- Supplied information -

........

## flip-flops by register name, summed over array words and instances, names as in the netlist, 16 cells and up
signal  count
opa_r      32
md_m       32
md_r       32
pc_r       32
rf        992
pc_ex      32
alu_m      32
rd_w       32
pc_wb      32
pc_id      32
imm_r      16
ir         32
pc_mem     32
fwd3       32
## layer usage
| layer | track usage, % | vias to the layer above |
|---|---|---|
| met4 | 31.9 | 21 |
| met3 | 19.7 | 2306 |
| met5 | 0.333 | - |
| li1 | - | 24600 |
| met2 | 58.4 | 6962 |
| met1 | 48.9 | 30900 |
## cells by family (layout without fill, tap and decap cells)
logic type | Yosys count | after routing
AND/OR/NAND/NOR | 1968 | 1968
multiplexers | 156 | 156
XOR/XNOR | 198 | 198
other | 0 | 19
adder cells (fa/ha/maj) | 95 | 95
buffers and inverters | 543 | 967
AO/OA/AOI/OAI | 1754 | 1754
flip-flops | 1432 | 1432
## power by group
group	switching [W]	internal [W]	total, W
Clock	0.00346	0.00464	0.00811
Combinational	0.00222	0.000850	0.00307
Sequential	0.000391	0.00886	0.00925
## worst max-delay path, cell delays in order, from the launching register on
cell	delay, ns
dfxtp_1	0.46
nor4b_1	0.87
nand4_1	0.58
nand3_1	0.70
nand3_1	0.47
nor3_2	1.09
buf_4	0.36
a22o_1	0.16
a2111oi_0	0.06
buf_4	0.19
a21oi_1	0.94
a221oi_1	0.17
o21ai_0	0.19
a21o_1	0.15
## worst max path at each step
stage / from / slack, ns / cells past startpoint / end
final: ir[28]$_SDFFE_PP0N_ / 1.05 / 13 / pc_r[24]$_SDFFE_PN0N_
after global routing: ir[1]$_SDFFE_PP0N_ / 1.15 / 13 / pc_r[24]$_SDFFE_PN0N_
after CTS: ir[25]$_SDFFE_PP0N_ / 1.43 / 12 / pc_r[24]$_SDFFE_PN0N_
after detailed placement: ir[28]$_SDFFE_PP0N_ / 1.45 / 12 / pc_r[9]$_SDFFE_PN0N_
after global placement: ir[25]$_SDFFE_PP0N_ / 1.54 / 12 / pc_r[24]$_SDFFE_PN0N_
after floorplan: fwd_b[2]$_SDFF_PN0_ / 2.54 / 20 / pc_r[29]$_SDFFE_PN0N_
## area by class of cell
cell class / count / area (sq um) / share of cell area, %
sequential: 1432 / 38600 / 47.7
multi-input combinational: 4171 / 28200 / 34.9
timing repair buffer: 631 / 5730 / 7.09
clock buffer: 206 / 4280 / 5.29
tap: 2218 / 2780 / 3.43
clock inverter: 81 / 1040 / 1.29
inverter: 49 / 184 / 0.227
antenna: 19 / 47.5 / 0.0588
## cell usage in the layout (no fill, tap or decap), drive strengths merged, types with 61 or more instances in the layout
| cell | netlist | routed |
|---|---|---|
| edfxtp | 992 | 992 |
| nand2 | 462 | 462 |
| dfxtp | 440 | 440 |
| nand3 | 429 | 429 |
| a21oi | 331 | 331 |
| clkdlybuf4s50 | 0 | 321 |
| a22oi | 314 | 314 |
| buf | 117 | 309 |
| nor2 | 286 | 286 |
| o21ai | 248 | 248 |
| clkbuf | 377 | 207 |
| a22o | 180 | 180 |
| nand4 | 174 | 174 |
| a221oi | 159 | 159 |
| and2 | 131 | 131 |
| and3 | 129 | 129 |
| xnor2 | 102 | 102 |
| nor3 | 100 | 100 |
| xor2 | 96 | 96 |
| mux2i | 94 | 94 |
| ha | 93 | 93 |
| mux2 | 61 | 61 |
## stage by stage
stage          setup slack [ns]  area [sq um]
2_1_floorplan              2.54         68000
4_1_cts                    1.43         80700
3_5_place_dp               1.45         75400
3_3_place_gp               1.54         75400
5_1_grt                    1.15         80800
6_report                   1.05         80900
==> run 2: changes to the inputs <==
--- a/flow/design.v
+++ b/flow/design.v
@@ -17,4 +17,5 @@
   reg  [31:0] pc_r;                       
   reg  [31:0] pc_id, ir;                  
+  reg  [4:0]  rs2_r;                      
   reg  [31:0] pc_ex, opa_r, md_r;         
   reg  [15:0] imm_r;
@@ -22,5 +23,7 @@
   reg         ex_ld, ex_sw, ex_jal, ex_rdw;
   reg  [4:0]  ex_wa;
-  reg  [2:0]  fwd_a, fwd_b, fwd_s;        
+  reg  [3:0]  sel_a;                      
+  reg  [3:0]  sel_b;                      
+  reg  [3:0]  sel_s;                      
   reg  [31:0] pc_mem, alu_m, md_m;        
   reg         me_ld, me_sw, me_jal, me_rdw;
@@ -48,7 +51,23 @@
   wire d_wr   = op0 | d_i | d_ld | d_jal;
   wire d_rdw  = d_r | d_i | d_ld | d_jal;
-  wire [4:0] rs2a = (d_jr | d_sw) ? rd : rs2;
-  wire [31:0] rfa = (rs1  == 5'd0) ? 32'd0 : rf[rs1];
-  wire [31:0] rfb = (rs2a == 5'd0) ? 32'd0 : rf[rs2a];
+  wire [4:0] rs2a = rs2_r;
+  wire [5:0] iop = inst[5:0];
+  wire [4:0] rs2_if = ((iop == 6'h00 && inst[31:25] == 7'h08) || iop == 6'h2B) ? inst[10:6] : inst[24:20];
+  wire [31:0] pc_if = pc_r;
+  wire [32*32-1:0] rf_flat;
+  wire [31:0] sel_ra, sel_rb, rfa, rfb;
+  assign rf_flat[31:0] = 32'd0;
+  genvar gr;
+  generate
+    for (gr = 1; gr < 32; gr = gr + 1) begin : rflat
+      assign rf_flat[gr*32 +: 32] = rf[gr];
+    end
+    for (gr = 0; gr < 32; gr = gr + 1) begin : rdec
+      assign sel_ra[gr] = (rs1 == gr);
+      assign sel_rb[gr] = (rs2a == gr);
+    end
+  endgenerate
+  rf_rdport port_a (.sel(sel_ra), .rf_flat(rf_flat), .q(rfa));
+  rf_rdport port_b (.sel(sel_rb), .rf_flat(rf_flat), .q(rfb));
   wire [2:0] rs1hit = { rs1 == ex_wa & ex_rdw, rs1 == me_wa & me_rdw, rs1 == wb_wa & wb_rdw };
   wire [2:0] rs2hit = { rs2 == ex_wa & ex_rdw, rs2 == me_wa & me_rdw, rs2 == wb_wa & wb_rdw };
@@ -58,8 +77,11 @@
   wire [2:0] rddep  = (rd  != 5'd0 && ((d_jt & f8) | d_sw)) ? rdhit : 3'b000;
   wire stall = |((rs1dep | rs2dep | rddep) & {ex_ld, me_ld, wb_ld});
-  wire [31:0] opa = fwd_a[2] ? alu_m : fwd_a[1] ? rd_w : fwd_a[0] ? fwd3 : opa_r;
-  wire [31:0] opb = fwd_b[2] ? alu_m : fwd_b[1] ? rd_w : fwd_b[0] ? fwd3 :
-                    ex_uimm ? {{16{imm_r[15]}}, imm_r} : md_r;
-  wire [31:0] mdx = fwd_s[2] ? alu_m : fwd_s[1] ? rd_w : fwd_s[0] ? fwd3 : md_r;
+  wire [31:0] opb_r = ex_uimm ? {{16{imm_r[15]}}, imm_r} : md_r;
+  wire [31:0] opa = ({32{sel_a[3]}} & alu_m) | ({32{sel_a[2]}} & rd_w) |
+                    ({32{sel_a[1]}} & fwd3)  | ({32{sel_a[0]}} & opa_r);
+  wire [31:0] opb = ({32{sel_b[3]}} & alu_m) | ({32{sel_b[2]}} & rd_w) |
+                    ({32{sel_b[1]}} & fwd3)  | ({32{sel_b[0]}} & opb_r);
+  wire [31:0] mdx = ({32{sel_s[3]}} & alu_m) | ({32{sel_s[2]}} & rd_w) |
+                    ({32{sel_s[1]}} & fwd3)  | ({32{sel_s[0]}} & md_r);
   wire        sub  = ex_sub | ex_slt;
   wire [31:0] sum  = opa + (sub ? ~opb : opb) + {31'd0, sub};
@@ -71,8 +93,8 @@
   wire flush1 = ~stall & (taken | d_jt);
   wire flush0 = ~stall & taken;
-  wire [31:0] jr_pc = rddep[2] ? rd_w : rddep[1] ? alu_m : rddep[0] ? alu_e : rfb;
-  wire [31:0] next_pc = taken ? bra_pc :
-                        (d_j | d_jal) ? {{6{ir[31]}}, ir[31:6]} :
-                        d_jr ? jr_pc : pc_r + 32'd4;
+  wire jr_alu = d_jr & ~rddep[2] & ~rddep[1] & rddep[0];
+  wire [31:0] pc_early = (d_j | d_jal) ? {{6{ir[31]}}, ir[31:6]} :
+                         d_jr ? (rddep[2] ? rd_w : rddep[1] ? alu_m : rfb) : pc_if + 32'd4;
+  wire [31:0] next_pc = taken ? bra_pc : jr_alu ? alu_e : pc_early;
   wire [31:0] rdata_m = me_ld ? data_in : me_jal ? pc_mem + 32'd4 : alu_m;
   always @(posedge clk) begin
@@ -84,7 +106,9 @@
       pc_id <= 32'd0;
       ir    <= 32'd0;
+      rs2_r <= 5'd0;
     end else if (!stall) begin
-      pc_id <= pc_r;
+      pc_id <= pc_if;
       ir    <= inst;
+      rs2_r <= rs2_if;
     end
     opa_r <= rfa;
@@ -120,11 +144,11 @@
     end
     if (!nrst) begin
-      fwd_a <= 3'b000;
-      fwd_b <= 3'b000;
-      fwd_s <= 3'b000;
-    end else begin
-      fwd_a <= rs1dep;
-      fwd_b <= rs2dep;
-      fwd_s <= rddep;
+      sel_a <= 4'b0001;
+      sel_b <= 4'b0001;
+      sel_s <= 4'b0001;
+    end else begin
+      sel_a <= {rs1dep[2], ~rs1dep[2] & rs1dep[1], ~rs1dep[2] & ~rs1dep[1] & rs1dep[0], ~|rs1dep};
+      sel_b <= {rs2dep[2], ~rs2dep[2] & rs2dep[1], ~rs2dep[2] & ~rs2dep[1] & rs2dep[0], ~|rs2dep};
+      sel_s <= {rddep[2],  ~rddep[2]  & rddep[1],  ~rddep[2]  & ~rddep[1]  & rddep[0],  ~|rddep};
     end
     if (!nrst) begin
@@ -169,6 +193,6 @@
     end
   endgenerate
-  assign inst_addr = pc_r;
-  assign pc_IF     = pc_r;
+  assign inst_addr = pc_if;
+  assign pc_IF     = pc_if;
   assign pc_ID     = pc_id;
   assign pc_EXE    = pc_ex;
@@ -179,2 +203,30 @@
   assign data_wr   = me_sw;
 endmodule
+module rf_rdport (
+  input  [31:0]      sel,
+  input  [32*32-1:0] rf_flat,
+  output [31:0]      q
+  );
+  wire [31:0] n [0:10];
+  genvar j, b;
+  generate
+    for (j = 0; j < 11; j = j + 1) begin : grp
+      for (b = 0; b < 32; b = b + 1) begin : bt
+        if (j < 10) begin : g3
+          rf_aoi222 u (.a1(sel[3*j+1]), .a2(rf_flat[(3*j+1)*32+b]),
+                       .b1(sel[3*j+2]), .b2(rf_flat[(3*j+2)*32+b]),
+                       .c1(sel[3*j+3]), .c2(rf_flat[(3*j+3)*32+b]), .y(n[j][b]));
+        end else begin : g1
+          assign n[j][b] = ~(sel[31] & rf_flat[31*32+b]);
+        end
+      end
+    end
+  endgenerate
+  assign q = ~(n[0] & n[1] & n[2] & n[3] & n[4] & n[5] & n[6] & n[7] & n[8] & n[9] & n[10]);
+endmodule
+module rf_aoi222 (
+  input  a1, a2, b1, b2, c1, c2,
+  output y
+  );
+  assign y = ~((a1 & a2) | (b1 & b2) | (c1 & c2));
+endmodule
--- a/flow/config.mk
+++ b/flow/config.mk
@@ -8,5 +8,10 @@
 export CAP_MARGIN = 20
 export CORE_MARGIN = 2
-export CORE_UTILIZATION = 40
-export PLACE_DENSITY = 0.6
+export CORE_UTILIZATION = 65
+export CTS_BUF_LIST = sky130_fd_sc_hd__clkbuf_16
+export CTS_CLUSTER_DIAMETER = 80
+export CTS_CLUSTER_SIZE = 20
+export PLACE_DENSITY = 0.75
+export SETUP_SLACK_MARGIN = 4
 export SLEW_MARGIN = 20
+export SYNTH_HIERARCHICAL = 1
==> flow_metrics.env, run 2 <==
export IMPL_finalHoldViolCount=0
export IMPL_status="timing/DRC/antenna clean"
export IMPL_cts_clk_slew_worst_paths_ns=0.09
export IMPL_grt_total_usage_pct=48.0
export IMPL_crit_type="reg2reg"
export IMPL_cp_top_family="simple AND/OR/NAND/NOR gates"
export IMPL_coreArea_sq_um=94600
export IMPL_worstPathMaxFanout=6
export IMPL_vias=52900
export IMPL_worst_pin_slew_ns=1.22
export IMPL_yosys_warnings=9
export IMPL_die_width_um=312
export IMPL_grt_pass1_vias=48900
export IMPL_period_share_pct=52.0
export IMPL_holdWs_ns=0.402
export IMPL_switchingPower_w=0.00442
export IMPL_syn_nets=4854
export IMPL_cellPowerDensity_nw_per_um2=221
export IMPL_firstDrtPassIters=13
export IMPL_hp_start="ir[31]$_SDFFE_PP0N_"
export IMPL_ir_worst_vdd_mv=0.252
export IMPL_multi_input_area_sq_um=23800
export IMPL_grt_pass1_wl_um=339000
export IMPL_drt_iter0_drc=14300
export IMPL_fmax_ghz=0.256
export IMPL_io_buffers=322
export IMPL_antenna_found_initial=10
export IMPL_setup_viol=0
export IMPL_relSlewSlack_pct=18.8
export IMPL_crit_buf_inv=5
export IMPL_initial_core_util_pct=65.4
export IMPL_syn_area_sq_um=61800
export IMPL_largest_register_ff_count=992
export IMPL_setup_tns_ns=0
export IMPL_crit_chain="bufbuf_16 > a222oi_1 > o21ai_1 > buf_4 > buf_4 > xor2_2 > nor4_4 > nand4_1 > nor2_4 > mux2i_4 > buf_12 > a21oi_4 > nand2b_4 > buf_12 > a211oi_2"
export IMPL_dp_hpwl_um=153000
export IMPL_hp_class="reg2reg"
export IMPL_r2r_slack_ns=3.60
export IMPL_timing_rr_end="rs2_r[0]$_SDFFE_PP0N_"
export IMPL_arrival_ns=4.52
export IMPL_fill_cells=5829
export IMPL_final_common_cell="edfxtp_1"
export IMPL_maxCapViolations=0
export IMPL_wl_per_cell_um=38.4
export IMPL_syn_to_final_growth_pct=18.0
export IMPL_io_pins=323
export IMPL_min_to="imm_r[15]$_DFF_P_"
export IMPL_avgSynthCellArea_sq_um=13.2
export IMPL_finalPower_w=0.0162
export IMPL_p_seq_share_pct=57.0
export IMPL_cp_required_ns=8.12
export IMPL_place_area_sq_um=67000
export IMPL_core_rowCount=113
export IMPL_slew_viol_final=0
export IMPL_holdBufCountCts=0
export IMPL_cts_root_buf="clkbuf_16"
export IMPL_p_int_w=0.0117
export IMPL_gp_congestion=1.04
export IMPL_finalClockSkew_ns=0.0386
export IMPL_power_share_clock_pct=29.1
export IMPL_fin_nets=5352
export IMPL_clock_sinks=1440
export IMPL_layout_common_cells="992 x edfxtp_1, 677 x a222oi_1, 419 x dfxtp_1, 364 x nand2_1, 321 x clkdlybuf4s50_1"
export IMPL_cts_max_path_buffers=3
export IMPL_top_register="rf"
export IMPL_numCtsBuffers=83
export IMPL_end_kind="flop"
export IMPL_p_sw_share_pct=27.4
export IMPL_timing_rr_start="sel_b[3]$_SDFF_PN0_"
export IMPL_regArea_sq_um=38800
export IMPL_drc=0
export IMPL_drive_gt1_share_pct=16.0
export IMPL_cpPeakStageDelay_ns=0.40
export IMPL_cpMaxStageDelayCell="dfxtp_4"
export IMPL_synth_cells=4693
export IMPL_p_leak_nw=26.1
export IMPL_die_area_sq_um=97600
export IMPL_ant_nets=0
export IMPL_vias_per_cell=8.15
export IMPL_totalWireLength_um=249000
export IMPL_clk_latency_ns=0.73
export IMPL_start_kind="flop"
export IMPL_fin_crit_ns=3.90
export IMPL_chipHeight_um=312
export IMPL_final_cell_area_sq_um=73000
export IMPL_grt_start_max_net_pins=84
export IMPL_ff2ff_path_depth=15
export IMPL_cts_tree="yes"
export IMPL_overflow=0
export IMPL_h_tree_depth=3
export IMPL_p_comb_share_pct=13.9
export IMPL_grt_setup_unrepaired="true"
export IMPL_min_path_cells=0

........

- Work to be completed -
Reproduce, word for word and in full, only the lines above that start at the line with "sel_rb, rfa, rfb;" and run through the line with "(.sel(sel_rb), .rf_flat(rf_flat), .q(rfb));", both ends included.

- Solution to this task -
+  wire [31:0] sel_ra, sel_rb, rfa, rfb;
+  assign rf_flat[31:0] = 32'd0;
+  genvar gr;
+  generate
+    for (gr = 1; gr < 32; gr = gr + 1) begin : rflat
+      assign rf_flat[gr*32 +: 32] = rf[gr];
+    end
+    for (gr = 0; gr < 32; gr = gr + 1) begin : rdec
+      assign sel_ra[gr] = (rs1 == gr);
+      assign sel_rb[gr] = (rs2a == gr);
+    end
+  endgenerate
+  rf_rdport port_a (.sel(sel_ra), .rf_flat(rf_flat), .q(rfa));
+  rf_rdport port_b (.sel(sel_rb), .rf_flat(rf_flat), .q(rfb));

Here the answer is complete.